Seeds of South Australia
Diuris behrii (Orchidaceae)
Golden Cowslips
List of species for Diuris
Display more images
Click on an image to enlarge it
Seed collecting:
December to February
Herbarium regions:
Flinders Ranges, Eyre Peninsula, Northern Lofty, Murray, Southern Lofty
NRM regions:
Adelaide and Mount Lofty Ranges, Eyre Peninsula, Northern and Yorke, South Australian Murray-Darling Basin
IBRA regions
Fleurieu (KAN02)Kanmantoo
 Vulnerable   (IUCN: VU B2ab(i,ii,iii,iv,v))   (Definite Decline)   [under recorded; largest pops at Springton, on roadside]
Mount Lofty Ranges (FLB01)Flinders Lofty Block
 Vulnerable   (IUCN: VU B2ab(i,ii,iii))   (Definite Decline)   [still some good-sized pops; lots of local extinctions]
Broughton (FLB02) 
 Endangered   (IUCN: EN C2a(i))   (Definite Decline)   [Many recent recordings. Biggest subpop occurs at Mokota. Highly fragmented and definite decline.]
Southern Flinders (FLB04) 
 Critically Endangered   (IUCN: CR D)   (Definite Decline)   [Three subpopulations. Less than 50 individuals across population. Definite decline.]
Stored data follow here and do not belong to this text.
--- config.mk ---
export PLATFORM = sky130hd
export DESIGN_NAME = avalon_sram_responder
export DESIGN_NICKNAME = d
export VERILOG_FILES = /design/src/rtl/avalon_sram_responder_pkg.sv /design/src/rtl/avalon_sram_responder.sv
export SDC_FILE = /design/constraint.sdc
export NUM_CORES = 1
export LEC_CHECK = 0
export CAP_MARGIN = 20
export CORE_MARGIN = 5
export CORE_UTILIZATION = 23
export CTS_BUF_LIST = sky130_fd_sc_hd__clkbuf_4 sky130_fd_sc_hd__clkbuf_8
export CTS_CLUSTER_SIZE = 10
export DETAILED_ROUTE_END_ITERATION = 8
export MAX_ROUTING_LAYER = met4
export RECOVER_POWER = 100
export SLEW_MARGIN = 25
export SYNTH_ARGS = -nofsm -noshare
export SYNTH_HDL_FRONTEND = slang
export SYNTH_SLANG_ARGS = --single-unit
--- constraint.sdc ---
create_clock -name clk -period 2.8 [get_ports clk]
set_input_delay 0.7 -clock clk [delete_from_list [all_inputs] [get_ports clk]]
set_output_delay 0.7 -clock clk [all_outputs]
set_load 0.01 [all_outputs]
--- src/rtl/avalon_sram_responder_pkg.sv ---
// Shared types and limits for the Avalon-MM SRAM responder.
// Imported by the responder top; holds the FSM state encoding and the latency ceiling.
package avalon_sram_responder_pkg;

    typedef enum logic [1:0] {
        IDLE,
        ISSUE,
        WAIT,
        DONE
    } avalon_sram_state_t;

    localparam int AVALON_SRAM_MAX_LATENCY = 4;

endpackage

--- src/rtl/avalon_sram_responder.sv ---
// Avalon-MM responder bridging the master onto a single-port synchronous SRAM.
// Decodes the address window, issues one SRAM strobe per access and stalls until it completes.
module avalon_sram_responder
    import avalon_sram_responder_pkg::*;
#(
    parameter int          ADDR_WIDTH   = 10,
    parameter logic [31:0] BASE_ADDR    = 32'h6000_0000,
    parameter int          READ_LATENCY = 1,
    parameter logic [31:0] ERR_DATA     = 32'hDEAD_BEEF
) (
    input  logic                  clk,
    input  logic                  rst,
    input  logic [31:0]           addr,
    input  logic                  read,
    input  logic                  write,
    input  logic [3:0]            byteenable,
    input  logic [31:0]           writedata,
    output logic [31:0]           readdata,
    output logic                  waitrequest,
    output logic                  mem_en,
    output logic [3:0]            mem_we,
    output logic [ADDR_WIDTH-1:0] mem_addr,
    output logic [31:0]           mem_wdata,
    input  logic [31:0]           mem_rdata
);

    localparam int CNT_W   = $clog2(READ_LATENCY + 1);
    localparam int TAG_LSB = ADDR_WIDTH + 2;

    if (READ_LATENCY < 1 || READ_LATENCY > AVALON_SRAM_MAX_LATENCY) begin : g_bad_latency
        $error("avalon_sram_responder: READ_LATENCY out of range");
    end
    if (BASE_ADDR[TAG_LSB-1:0] != '0) begin : g_bad_base
        $error("avalon_sram_responder: BASE_ADDR not aligned to the window size");
    end

    avalon_sram_state_t    state_q;
    logic                  is_read_q;
    logic                  hit_q;
    logic [CNT_W-1:0]      cnt_q;
    logic [31:0]           readdata_q;
    logic                  waitrequest_q;
    logic                  mem_en_q;
    logic [3:0]            mem_we_q;
    logic [ADDR_WIDTH-1:0] mem_addr_q;
    logic [31:0]           mem_wdata_q;

    logic hit;
    assign hit = (addr[31:TAG_LSB] == BASE_ADDR[31:TAG_LSB]);

    // Byte offset within a word is irrelevant to a word-wide SRAM.
    logic unused_addr_lsb;
    assign unused_addr_lsb = ^addr[1:0];

    always_ff @(posedge clk or posedge rst) begin
        if (rst) begin
            state_q       <= IDLE;
            is_read_q     <= 1'b0;
            hit_q         <= 1'b0;
            cnt_q         <= '0;
            readdata_q    <= '0;
            waitrequest_q <= 1'b1;
            mem_en_q      <= 1'b0;
            mem_we_q      <= '0;
            mem_addr_q    <= '0;
            mem_wdata_q   <= '0;
        end else begin
            // NOTE: non-blocking defaults here make the SRAM strobe a one-cycle pulse; later
            // assignments in the same block override them without creating ordering races.
            mem_en_q <= 1'b0;
            mem_we_q <= '0;
            unique case (state_q)
                IDLE: begin
                    if (read || write) begin
                        is_read_q   <= read;
                        hit_q       <= hit;
                        mem_en_q    <= hit;
                        mem_we_q    <= (hit && !read) ? byteenable : 4'h0;
                        mem_addr_q  <= addr[TAG_LSB-1:2];
                        mem_wdata_q <= writedata;
                        state_q     <= ISSUE;
                    end
                end
                ISSUE: begin
                    if (is_read_q && hit_q) begin
                        cnt_q   <= CNT_W'(READ_LATENCY - 1);
                        state_q <= WAIT;
                    end else begin
                        if (is_read_q) readdata_q <= ERR_DATA;
                        waitrequest_q <= 1'b0;
                        state_q       <= DONE;
                    end
                end
                WAIT: begin
                    if (cnt_q == '0) begin
                        readdata_q    <= mem_rdata;
                        waitrequest_q <= 1'b0;
                        state_q       <= DONE;
                    end else begin
                        cnt_q <= cnt_q - 1'b1;
                    end
                end
                DONE: begin
                    waitrequest_q <= 1'b1;
                    state_q       <= IDLE;
                end
                default: state_q <= IDLE;
            endcase
        end
    end

    // Simultaneous read and write is illegal; the read is served and the write dropped.
    a_no_rw_overlap: assert property (@(posedge clk) disable iff (rst)
        !(state_q == IDLE && read && write));

    assign readdata    = readdata_q;
    assign waitrequest = waitrequest_q;
    assign mem_en      = mem_en_q;
    assign mem_we      = mem_we_q;
    assign mem_addr    = mem_addr_q;
    assign mem_wdata   = mem_wdata_q;

endmodule

==> flow_metrics.tcl <==
set metrics [dict create \
    place.gp.congestion 0.7756 \
    syn_area_um2 3667 \
    n_antenna_cell 0 \
    cts_tree "built" \
    yosys_warnings 0 \
    cp_data_required_time_ns 3.04 \
    final_nets 544 \
    slowest_delay_ns 0.56 \
    clk_pin_slew_ns 0.09 \
    crit_chain "dlygate4sd3_1 > o21ai_0 > buf_12 > nand4b_1 > o21ai_0" \
    place_hpwl_um 7040 \
    cts.htree.levels 3 \
    setup_tns_ns 0 \
    critPathArrivalTime_ns 2.48 \
    detail_route.vias_per_cell 3.995 \
    synth-seq-cells 84 \
    drt_iter0_drc 40 \
    max_clock_freq_mhz 446.4 \
    finalCriticalPeriod_ns 2.240 \
    antenna_found_initial 0 \
    clock_latency_ns 0.36 \
    cpMostUsedCell "o21ai_0" \
    place_area_um2 5694 \
    area_delta_synth_final_pct 57.35 \
    p_switching_uw 1788 \
    drt-wirelength-per-cell_um 14.40 \
    maxSlewViolCount 0 \
    grt_pass1_wl_um 14960 \
    die_w_um 136.3 \
    grt.total_usage 0.1086 \
    synth-seq-area-share 0.5735 \
    cts_buffer_depth 2 \
    avgSynthCellArea_um2 14.73 \
    max_cap_violations 0 \
    power_density_nw_per_um2 922.6 \
    grt_start_max_net_pins 85 \
    design_area_um2 5771 \
    syn_inst 249 \
    cts_sinks 84 \
    register_area_um2 2103 \
    drc 0 \
    cp-start-kind "input port" \
    fillers 1583 \
    finalSetupViolations 0 \
    period_share 0.8001 \
    end_kind "flip-flop" \
    crit_buf_inv 2 \
    critical_path_class "in2reg" \
    synth_nets 358 \
    clockPowerShare 0.171 \
    tightest_slew_ns 1.155 \
    portBuffers 181 \
    p_leak_uw 0.002250 \
    row_count 46 \
    cts_resized 0 \
    wirelength_um 9449 \
    vias 2621 \
    multi_input_area_um2 1266 \
    comb_power_share 0.473 \
    slowest_stage "dlygate4sd3_1" \
    hold_buffers 0 \
    peakVddDrop_mv 0.4068 \
    grt_pass1_vias 3003 \
    die_h_um 136.3 \
    crit_family "buffers and inverters" \
    cts_setup_buffers 0 \
    drive_gt1_frac 0.1636 \
    hold_violations 0 \
    fp.dieArea_um2 18570 \
    start_util 0.2325 \
    status "finished, final reports clean" \
    power.internal_uw 3536 \
    cts_root_buffer "clkbuf_8" \
    cts_buffers 9 \
    overflow 0 \
    slew_headroom 0.2303 \
    drtAntennaViolNets 0 \
    p_seq_frac 0.356 \
    p_sw_frac 0.3358 \
    yosysUniqueCellTypes 29 \
    ios 184 \
    rsz0062_at_grt "false" \
    first_pass_iters 4 \
    fp.coreArea_um2 15770 \
    worstPathMaxFanout 42 \
    clock_skew_ns 0.006831 \
    hp-class "reg2reg" \
]
## Yosys cell counts, drive strengths merged
master / count / area share
a21boi: 1 / 0.0051
a21oi: 1 / 0.0014
a22o: 1 / 0.0024
a31oi: 1 / 0.0017
and4bb: 1 / 0.0034
buf: 8 / 0.030
clkbuf: 3 / 0.0031
dfrtp: 83 / 0.57
dfstp: 1 / 0.0072
ha: 5 / 0.017
inv: 15 / 0.015
mux2: 67 / 0.23
mux2i: 8 / 0.022
nand2: 13 / 0.013
nand2b: 21 / 0.038
nand4b: 1 / 0.0065
nor2: 1 / 0.0010
nor4: 8 / 0.017
o211ai: 1 / 0.0020
o21ai: 4 / 0.0085
or2b: 4 / 0.0082
or3b: 1 / 0.0024
## logic make-up (layout without fill, tap and decap cells)
family,count (synthesis),after routing,share of synthesized area
and+or+nand+nor,50,50,0.08973
muxes,75,75,0.2501
AOI/OAI and AO/OA,9,9,0.02115
adders and majority gates,5,5,0.01706
buffers and inverters,26,217,0.04844
DFF,84,84,0.5735
## flip-flops by register name (all words and copies together) (netlist names)
signal / count
hit_q: 1
is_read_q: 1
mem_addr: 10
mem_en: 1
mem_wdata: 32
mem_we: 4
readdata: 32
state_q: 2
waitrequest: 1
## routing by layer
metal,routed length [um],vias to the layer above,GRT usage
met3,893,16,0.04182
li1,-,1215,-
met1,3995,1264,0.1246
met2,4325,126,0.1668
met5,0,-,-
met4,235,0,0.05263
## layout by cell type, fill, tap and decap left out, drive strengths merged, types with 3 or more instances in the layout
cell / n
buf: 4
clkbuf: 11
clkdlybuf4s50: 99
clkinvlp: 3
dfrtp: 83
dlygate4sd3: 82
ha: 5
inv: 16
mux2: 67
mux2i: 8
nand2: 13
nand2b: 21
nor4: 8
o21ai: 4
or2b: 4
## stage by stage
stage / instances / setup WS [ns] / util / hold slack, ns / power, uW
after global placement: 640 / 0.6267 / 0.3611 / 0.4868 / 4884
final: 656 / 0.5596 / 0.3659 / 0.4829 / 5324
after detailed placement: 640 / 0.5707 / 0.3611 / 0.4921 / 4969
after floorplan: 249 / 1.063 / - / 0.4896 / 3820
after CTS: 656 / 0.6196 / 0.3743 / 0.5149 / 5949
after global routing: 656 / 0.3915 / 0.3659 / 0.4972 / 5727
## layout make-up
| cell class | count | share of cell area |
|---|---|---|
| flip-flops and latches | 84 | 0.3645 |
| inverters | 15 | 0.01041 |
| multi-input cells | 139 | 0.2194 |
| repair buffers | 186 | 0.3226 |
| well taps | 216 | 0.04683 |
| clock buffers | 10 | 0.02385 |
| clock inverters | 6 | 0.01236 |
## power by group through the flow
stage          Sequential, uW  Combinational [uW]  Clock, uW
2_1_floorplan            2130                1690          0
3_3_place_gp             1930                2960          0
3_5_place_dp             1940                3030          0
4_1_cts                  1930                3040        976
5_1_grt                  1960                2750       1020
6_report                 1900                2520        910
## path summary, 6_finish.rpt
path	start	to	slack, ns	depth (start not counted)
max in group asynchronous	rst	is_read_q	0.82	3
min in group asynchronous	rst	readdata[15]	1.23	3
hold reg to reg	readdata[26]	readdata[26]	0.48	1
setup / recovery	read	hit_q	0.56	5
hold / removal	readdata[26]	readdata[26]	0.48	1
setup reg to reg	state_q[0]	mem_we[2]	0.62	6
Note: power is estimated with default switching activity, not from simulation.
St Vincent (EYB02)Eyre Yorke Block
 Regionally Extinct   ()   [Last recorded in 1958, presumed extinct.]
Talia (EYB04) 
 Critically Endangered   (IUCN: CR B2ab(i,ii,iii); D)   (Definite Decline)   [one population]
RSCA map:
Regional Species Conservation Assessments per IBRA subregion. Please click the thumbnail map.
AVH map:
Australian distribution map (external link)
SA Census:
Census of South Australian plants (external link)     [genus Diuris]
Name derivation:
Diuris from the Greek 'dis' meaning double and 'oura' meaning a tail, referring to the long lateral sepals resembling tails, on some species. Behrii named after Hans Hermann Behr (1818-1904), a German-American doctor, entomologist and botanist, who collected in South Australia.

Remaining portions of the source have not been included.